Variable<double>[] skill = new Variable<double>[nPlayers];  
for (int player = 0; player < nPlayers; player++) {  
  skill[player] = Variable.GaussianFromMeanAndVariance(0, 100);  

Now each game outcome can be written as a constraint between the winning and losing performance, like so:

for(int game = 0; game < nGames; game++) {
  Variable<double> winner_performance =         
      Variable.GaussianFromMeanAndVariance(skill[winner[game]], 1);  
  Variable<double> loser_performance =
      Variable.GaussianFromMeanAndVariance(skill[loser[game]], 1);  
  Variable.ConstrainTrue(winner_performance > loser_performance);  

InferenceEngine engine = new InferenceEngine();  
for (int player = 0; player < nPlayers; player++) {  
  Console.WriteLine("player {0} skill = {1}", player, engine.Infer(skill[player]));  

When run, this code prints out:

player 0 skill = Gaussian(-6.983, 51.46)  
player 1 skill = Gaussian(-6.544, 56.45)  
player 2 skill = Gaussian(3.009, 35.28)  
player 3 skill = Gaussian(10.52, 45.54)

As expected, player 3 is inferred to have the highest skill.

We call this approach ‘unrolling the graph’, similar to unrolling a loop in C#. In this approach, the structure of the game graph is baked into the model definition, allowing a specialized inference schedule to be computed.
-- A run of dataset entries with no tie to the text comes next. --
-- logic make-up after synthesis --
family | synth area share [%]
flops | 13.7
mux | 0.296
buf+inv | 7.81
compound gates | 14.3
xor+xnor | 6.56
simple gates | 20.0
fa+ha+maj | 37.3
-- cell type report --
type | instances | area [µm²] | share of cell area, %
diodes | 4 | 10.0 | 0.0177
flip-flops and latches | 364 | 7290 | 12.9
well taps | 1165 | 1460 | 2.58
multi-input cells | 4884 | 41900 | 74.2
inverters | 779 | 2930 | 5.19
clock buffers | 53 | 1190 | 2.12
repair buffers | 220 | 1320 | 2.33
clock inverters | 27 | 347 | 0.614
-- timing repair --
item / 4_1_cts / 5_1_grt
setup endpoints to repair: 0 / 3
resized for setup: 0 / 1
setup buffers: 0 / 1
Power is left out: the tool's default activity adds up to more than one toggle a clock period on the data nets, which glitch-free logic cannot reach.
File: src/rtl/cpu_cfg.svh
// Execute slice configuration
`ifndef CPU_CFG_SVH
`define CPU_CFG_SVH

// Register and bus data width
`define CPU_DATA_WIDTH 16

// Register file depth
`define CPU_REG_COUNT 16

// Register index width
`define CPU_REG_IDX_WIDTH $clog2(`CPU_REG_COUNT)

`endif

File: src/rtl/cpu_pkg.sv
// Execute slice types
`default_nettype none

`include "cpu_cfg.svh"

package cpu_pkg;

	typedef enum logic [3:0] {
		OP_ADD  = 4'd0,
		OP_SUB  = 4'd1,
		OP_NAND = 4'd2,
		OP_XOR  = 4'd3,
		OP_INC  = 4'd4,
		OP_SRA  = 4'd5,
		OP_SRL  = 4'd6,
		OP_SLL  = 4'd7,
		OP_LW   = 4'd8,
		OP_SW   = 4'd9,
		OP_LHB  = 4'd10,
		OP_LLB  = 4'd11,
		OP_B    = 4'd12,
		OP_CALL = 4'd13,
		OP_RET  = 4'd14,
		OP_ERR  = 4'd15
	} opcode_e;

	// Same encoding as the low opcode bits of the arithmetic group
	typedef enum logic [2:0] {
		ALU_ADD  = 3'd0,
		ALU_SUB  = 3'd1,
		ALU_NAND = 3'd2,
		ALU_XOR  = 3'd3,
		ALU_INC  = 3'd4,
		ALU_SRA  = 3'd5,
		ALU_SRL  = 3'd6,
		ALU_SLL  = 3'd7
	} alu_op_e;

	typedef struct packed {
		opcode_e                          opcode;
		logic [`CPU_REG_IDX_WIDTH-1:0] rd;
		logic [`CPU_REG_IDX_WIDTH-1:0] rs;
		logic [`CPU_REG_IDX_WIDTH-1:0] rt; // Also the INC immediate
	} instr_t;

	typedef struct packed {
		logic    reg_write;
		alu_op_e alu_op;
		logic    alu_src;    // Immediate as operand B
		logic    rt_from_rd; // Port 2 reads rd
		logic    load_half;
		logic    half_high;  // LHB when set
	} ctrl_t;

	typedef struct packed {
		logic                       cyc;
		logic                       stb;
		logic                       we;
		logic [4:0]                 adr;
		logic [`CPU_DATA_WIDTH-1:0] dat;
	} wb_req_t;

	typedef struct packed {
		logic                       ack;
		logic                       err;
		logic [`CPU_DATA_WIDTH-1:0] dat;
	} wb_rsp_t;

endpackage

`default_nettype wire

File: src/rtl/control_decoder.sv
// Opcode control decoder
`default_nettype none

module control_decoder (
	input  cpu_pkg::opcode_e opcode,
	output cpu_pkg::ctrl_t   ctrl,
	output logic             illegal
);

	import cpu_pkg::*;

	always_comb begin
		ctrl    = '0;
		illegal = 1'b0;

		case (opcode)
			// Register-register arithmetic and shifts
			OP_ADD,
			OP_SUB,
			OP_NAND,
			OP_XOR,
			OP_SRA,
			OP_SRL,
			OP_SLL: begin
				ctrl.reg_write = 1'b1;
				ctrl.alu_op    = alu_op_e'(opcode[2:0]);
			end

			OP_INC: begin
				ctrl.reg_write = 1'b1;
				ctrl.alu_op    = ALU_INC;
				ctrl.alu_src   = 1'b1; // 4-bit immediate in rt
			end

			// Half loads merge into the old rd value
			OP_LHB: begin
				ctrl.reg_write  = 1'b1;
				ctrl.rt_from_rd = 1'b1;
				ctrl.load_half  = 1'b1;
				ctrl.half_high  = 1'b1;
			end

			OP_LLB: begin
				ctrl.reg_write  = 1'b1;
				ctrl.rt_from_rd = 1'b1;
				ctrl.load_half  = 1'b1;
			end

			// No memory, stack or branch unit in this slice
			OP_LW,
			OP_SW,
			OP_B,
			OP_CALL,
			OP_RET,
			OP_ERR: begin
				illegal = 1'b1;
			end

			default: begin
				illegal = 1'b1;
			end
		endcase
	end

endmodule

`default_nettype wire

File: src/rtl/register_file.sv
// Sixteen-entry register file
`default_nettype none

`include "cpu_cfg.svh"

module register_file (
	input  logic                          clk,
	input  logic                          reset,
	input  logic [`CPU_REG_IDX_WIDTH-1:0] rs_idx,
	input  logic [`CPU_REG_IDX_WIDTH-1:0] rt_idx,
	input  logic [`CPU_REG_IDX_WIDTH-1:0] wr_idx,
	input  logic [`CPU_REG_IDX_WIDTH-1:0] rd_idx,
	input  logic                          wr_en,
	input  logic [`CPU_DATA_WIDTH-1:0]    wr_data,
	output logic [`CPU_DATA_WIDTH-1:0]    rs_data,
	output logic [`CPU_DATA_WIDTH-1:0]    rt_data,
	output logic [`CPU_DATA_WIDTH-1:0]    rd_data
);

	logic [`CPU_DATA_WIDTH-1:0] regs [`CPU_REG_COUNT];

	always_ff @(posedge clk) begin
		if (reset) begin
			for (int i = 0; i < `CPU_REG_COUNT; i++) begin
				regs[i] <= '0;
			end
		end else if (wr_en) begin
			regs[wr_idx] <= wr_data;
		end
	end

	// Instruction operands
	assign rs_data = regs[rs_idx];
	assign rt_data = regs[rt_idx];

	assign rd_data = regs[rd_idx]; // Bus read port

endmodule

`default_nettype wire

File: src/rtl/alu_writeback.sv
// ALU and half-load writeback
`default_nettype none

`include "cpu_cfg.svh"

module alu_writeback (
	input  cpu_pkg::ctrl_t                ctrl,
	input  cpu_pkg::instr_t               instr,
	input  logic [`CPU_DATA_WIDTH-1:0]    rs_data,
	input  logic [`CPU_DATA_WIDTH-1:0]    rt_data,
	output logic [`CPU_DATA_WIDTH-1:0]    result
);

	import cpu_pkg::*;

	logic [`CPU_DATA_WIDTH-1:0] operand_b;
	logic [`CPU_DATA_WIDTH-1:0] alu_result;
	logic [3:0]                 shamt;
	logic [7:0]                 imm_byte;

	// Zero-extended rt field for INC
	assign operand_b = ctrl.alu_src ?
		{{(`CPU_DATA_WIDTH - `CPU_REG_IDX_WIDTH){1'b0}}, instr.rt} : rt_data;

	assign shamt    = operand_b[3:0];
	assign imm_byte = {instr.rs, instr.rt}; // Low instruction byte

	always_comb begin
		case (ctrl.alu_op)
			ALU_ADD,
			ALU_INC:  alu_result = rs_data + operand_b;
			ALU_SUB:  alu_result = rs_data - operand_b;
			ALU_NAND: alu_result = ~(rs_data & operand_b);
			ALU_XOR:  alu_result = rs_data ^ operand_b;
			ALU_SRA:  alu_result = $signed(rs_data) >>> shamt;
			ALU_SRL:  alu_result = rs_data >> shamt;
			ALU_SLL:  alu_result = rs_data << shamt;
			default:  alu_result = '0;
		endcase
	end

	// Old rd value arrives on rt_data for the half loads
	always_comb begin
		if (ctrl.load_half) begin
			if (ctrl.half_high) begin
				result = {imm_byte, rt_data[7:0]};
			end else begin
				result = {rt_data[`CPU_DATA_WIDTH-1:8], imm_byte};
			end
		end else begin
			result = alu_result;
		end
	end

endmodule

`default_nettype wire

File: src/rtl/wb_exec_port.sv
// Wishbone instruction and register port
`default_nettype none

`include "cpu_cfg.svh"

module wb_exec_port (
	input  logic                          clk,
	input  logic                          reset,
	input  cpu_pkg::wb_req_t              req,
	output cpu_pkg::wb_rsp_t              rsp,
	output cpu_pkg::instr_t               instr,
	input  cpu_pkg::ctrl_t                ctrl,
	input  logic                          illegal,
	output logic                          wr_en,
	input  logic [`CPU_DATA_WIDTH-1:0]    rd_data,
	output logic [`CPU_REG_IDX_WIDTH-1:0] rd_idx
);

	import cpu_pkg::*;

	logic pending;
	logic new_xfer;
	logic instr_sel;
	logic reject;

	// Response cycle blocks re-sampling of a held request
	assign pending   = rsp.ack | rsp.err;
	assign new_xfer  = req.cyc & req.stb & ~pending;
	assign instr_sel = ~req.adr[4];

	// Illegal opcode, or a read of the write-only instruction port
	assign reject = instr_sel & (illegal | ~req.we);

	assign instr  = instr_t'(req.dat);
	assign rd_idx = req.adr[`CPU_REG_IDX_WIDTH-1:0];

	assign wr_en = new_xfer & instr_sel & req.we & ~illegal & ctrl.reg_write;

	always_ff @(posedge clk) begin
		if (reset) begin
			rsp <= '0;
		end else begin
			rsp.ack <= new_xfer & ~reject;
			rsp.err <= new_xfer & reject;
			if (new_xfer && !instr_sel) begin
				rsp.dat <= rd_data; // Register read data
			end
		end
	end

endmodule

`default_nettype wire

File: src/rtl/exec_core_top.sv
// Execute slice top level
`default_nettype none

`include "cpu_cfg.svh"

module exec_core_top (
	input  logic             clk,
	input  logic             reset,
	input  cpu_pkg::wb_req_t wb_req,
	output cpu_pkg::wb_rsp_t wb_rsp
);

	import cpu_pkg::*;

	instr_t                        instr;
	ctrl_t                         ctrl;
	logic                          illegal;
	logic                          wr_en;
	logic [`CPU_REG_IDX_WIDTH-1:0] rt_idx;
	logic [`CPU_REG_IDX_WIDTH-1:0] rd_idx;
	logic [`CPU_DATA_WIDTH-1:0]    rs_data;
	logic [`CPU_DATA_WIDTH-1:0]    rt_data;
	logic [`CPU_DATA_WIDTH-1:0]    rd_data;
	logic [`CPU_DATA_WIDTH-1:0]    result;

	assign rt_idx = ctrl.rt_from_rd ? instr.rd : instr.rt; // Half loads read rd

	wb_exec_port i_port (
		.clk     (clk),
		.reset   (reset),
		.req     (wb_req),
		.rsp     (wb_rsp),
		.instr   (instr),
		.ctrl    (ctrl),
		.illegal (illegal),
		.wr_en   (wr_en),
		.rd_data (rd_data),
		.rd_idx  (rd_idx)
	);

	control_decoder i_decoder (
		.opcode  (instr.opcode),
		.ctrl    (ctrl),
		.illegal (illegal)
	);

	register_file i_regfile (
		.clk     (clk),
		.reset   (reset),
		.rs_idx  (instr.rs),
		.rt_idx  (rt_idx),
		.wr_idx  (instr.rd),
		.rd_idx  (rd_idx),
		.wr_en   (wr_en),
		.wr_data (result),
		.rs_data (rs_data),
		.rt_data (rt_data),
		.rd_data (rd_data)
	);

	alu_writeback i_alu (
		.ctrl    (ctrl),
		.instr   (instr),
		.rs_data (rs_data),
		.rt_data (rt_data),
		.result  (result)
	);

endmodule

`default_nettype wire

File: config.mk
export PLATFORM = sky130hd
export DESIGN_NAME = exec_core_top
export DESIGN_NICKNAME = d
export VERILOG_FILES = /design/src/rtl/cpu_pkg.sv /design/src/rtl/control_decoder.sv /design/src/rtl/register_file.sv /design/src/rtl/alu_writeback.sv /design/src/rtl/wb_exec_port.sv /design/src/rtl/exec_core_top.sv
export VERILOG_INCLUDE_DIRS = /design/src /design/src/rtl
export SDC_FILE = /design/constraint.sdc
export NUM_CORES = 1
export LEC_CHECK = 0
export BUFFER_PORTS_ARGS = -buffer_cell sky130_fd_sc_hd__buf_2
export CAP_MARGIN = 30
export CORE_MARGIN = 5
export CORE_UTILIZATION = 35
export DETAILED_ROUTE_END_ITERATION = 8
export PLACE_DENSITY_LB_ADDON = 0.3
export SLEW_MARGIN = 0
export SYNTH_ARGS = -nofsm -noshare
export SYNTH_HDL_FRONTEND = slang
export SYNTH_SLANG_ARGS = --single-unit
File: constraint.sdc
create_clock -name clk -period 15 [get_ports clk]
set_clock_uncertainty 0.2 [all_clocks]
set_input_delay 0.75 -clock clk [delete_from_list [all_inputs] [get_ports clk]]
set_output_delay 0.75 -clock clk [all_outputs]
set_load 0.005 [all_outputs]
======== After elaboration in Yosys (flattened, before gate mapping) ========
Memory sizes are Yosys's and may differ from the RTL's. A register that Yosys moved wholly into a read port is not among the register bits.
Cells that the tools add are included.
word-level totals
  bits in registers ....................... 2
  memory bits (writable) .................. 256
  bits of input ports ..................... 26
  logic and storage cells ................. 77
  memories ................................ 1
operators by class
  add/subtract/negate cells ............... 2
  eq/ne operators ......................... 22
  shift-type cells ........................ 3
  mux-type cells .......................... 19
  bitwise operators ....................... 19
  reduce and logical (&&, ||, !) cells .... 9
memory list
  memory          words  bits a word  read ports  clocked after memory_dff  wr ports  line                 RTL
  i_regfile.regs  16     16           3           1                         16        register_file.sv:20  logic [`CPU_DATA_WIDTH-1:0] regs [`CPU_REG_COUNT];
operator list
  kind                                            number
  case mux 16 bit (7 select lines)                1
  two-way mux 16 bit                              4
  == test 4 bit (second input constant)           8
  adder 16 bit                                    1
  AND 16 bit                                      1
  == test 4 x 3 -> 1 bit (second input constant)  4
  NOT 16 bit                                      1
  OR reduction 16 bit                             1
  << shifter 16 x 4 -> 16 bit                     1
  right shift 16 x 4 -> 16 bit                    1
  >>> shifter 16 x 4 -> 16 bit                    1
  subtractor 16 bit                               1
  XOR 16 bit                                      1
  == test 3 bit (second input constant)           4
  two-way mux 1 bit                               10
  OR reduction 10 bit                             1
  AND 1 bit                                       9
  == test 4 x 2 -> 1 bit (second input constant)  2
  two-way mux 4 bit                               2
  OR reduction 7 bit                              1
  == test 3 x 2 -> 1 bit (second input constant)  2
  case mux 3 bit (2 select lines)                 1
  OR reduction 6 bit                              1
  NOT 1 bit                                       5
  8 further kinds                                 10

======== Depth between registers and ports, before layout ========
Gate-level depths: netlist of the first run.
  depth after elaboration ................. 12
  depth in mapped cells ................... 30
  depth with buffers taken out ............ 23

======== Cells and area by module ========
From an unflattened synthesis of the first run, not the netlist that was laid out.
second synthesis, totals
  cell total of the unflattened synthesis .. 1,645
  area, all modules ....................... 19,997.9 µm²
by module, submodules not included
  module           times used  cells each  area an instance (µm²)  seq. area each (µm²)
  register_file    1           996         15,265.9                7,687.4
  alu_writeback    1           536         3,621.0                 0.0
  wb_exec_port     1           99          983.4                   360.3
  control_decoder  1           10          82.6                    0.0
  exec_core_top    1           4           45.0                    0.0

======== Worst setup path before layout of the first run ========
Ideal clock, no wire load.
  kind .................................... input port to flip-flop
  start ................................... input wb_req[10] (netlist name)
  end ..................................... memory i_regfile.regs[3][12] (netlist name) (data pin)
  library setup time ...................... 0.266 ns
  arrival time ............................ 6.279 ns
  setup slack ............................. 8.256 ns
  cell stages on the path ................. 28
  path buffers ............................ 7
  cells stage by stage .................... buf_4 -> and4b_1 -> buf_2 -> a21o_1 -> buf_6 -> mux4_2 -> a2111oi_0 -> a41oi_1 -> a21o_1 -> buf_6 -> buf_4 -> buf_6 -> ha_1 -> mux2i_1 -> fa_1 -> a21o_1 -> a21oi_1 -> o21ai_0 -> a31oi_1 -> o21ai_0 -> a21o_1 -> a21oi_1 -> xor2_1 -> a21oi_1 -> a221o_1 -> a22oi_1 -> buf_2 -> nor2_1
RTL lines
  item         line                 RTL
  from (decl)  exec_core_top.sv:9   input cpu_pkg::wb_req_t wb_req,
  to (decl)    register_file.sv:20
However, if there are many players or games, a large amount of code will be generated, making Infer.NET run slowly. (See the Learning a Gaussian tutorial for a simple example of this.) Furthermore, unrolling prevents the game graph from changing at runtime.

Small, fast model: Indexing a VariableArray

Indexing a VariableArray provides both a more efficient model definition and the ability to change the game graph at runtime. The idea is to represent the player variables with VariableArrays:

Range player = new Range(nPlayers).Named("player");  
VariableArray<double> skill = Variable.Array<double>(player).Named("skill");  
skill[player] = Variable.GaussianFromMeanAndVariance(0, 100).ForEach(player);

The game outcomes are copied into two VariableArrays, giving the index of the player that won or lost:

Range game = new Range(nGames).Named("game");  
VariableArray<int> winnerVar = Variable.Observed(winner, game).Named("winner");  
VariableArray<int> loserVar = Variable.Observed(loser, game).Named("loser");

Note these variables can be set and changed at any time, even after the model is compiled.

For each game, we want to make a constraint that the winner had a better performance than the loser. This is accomplished with similar code as before, but excluding the C# loop (the constraint is automatically applied across all games):

Variable<double> winner_performance = Variable.GaussianFromMeanAndVariance(skill[winnerVar[game]], 1);  
Variable<double> loser_performance = Variable.GaussianFromMeanAndVariance(skill[loserVar[game]], 1);  
Variable.ConstrainTrue(winner_performance > loser_performance);

Finally, we infer the entire array of player skills:

InferenceEngine engine = new InferenceEngine();  

The result is:

[0] Gaussian(-6.983, 51.46)  
[1] Gaussian(-6.544, 56.45)  
[2] Gaussian(3.009, 35.28)  
[3] Gaussian(10.52, 45.54)

At this point, you can change the observed values of the winner and loser arrays and get new results quickly.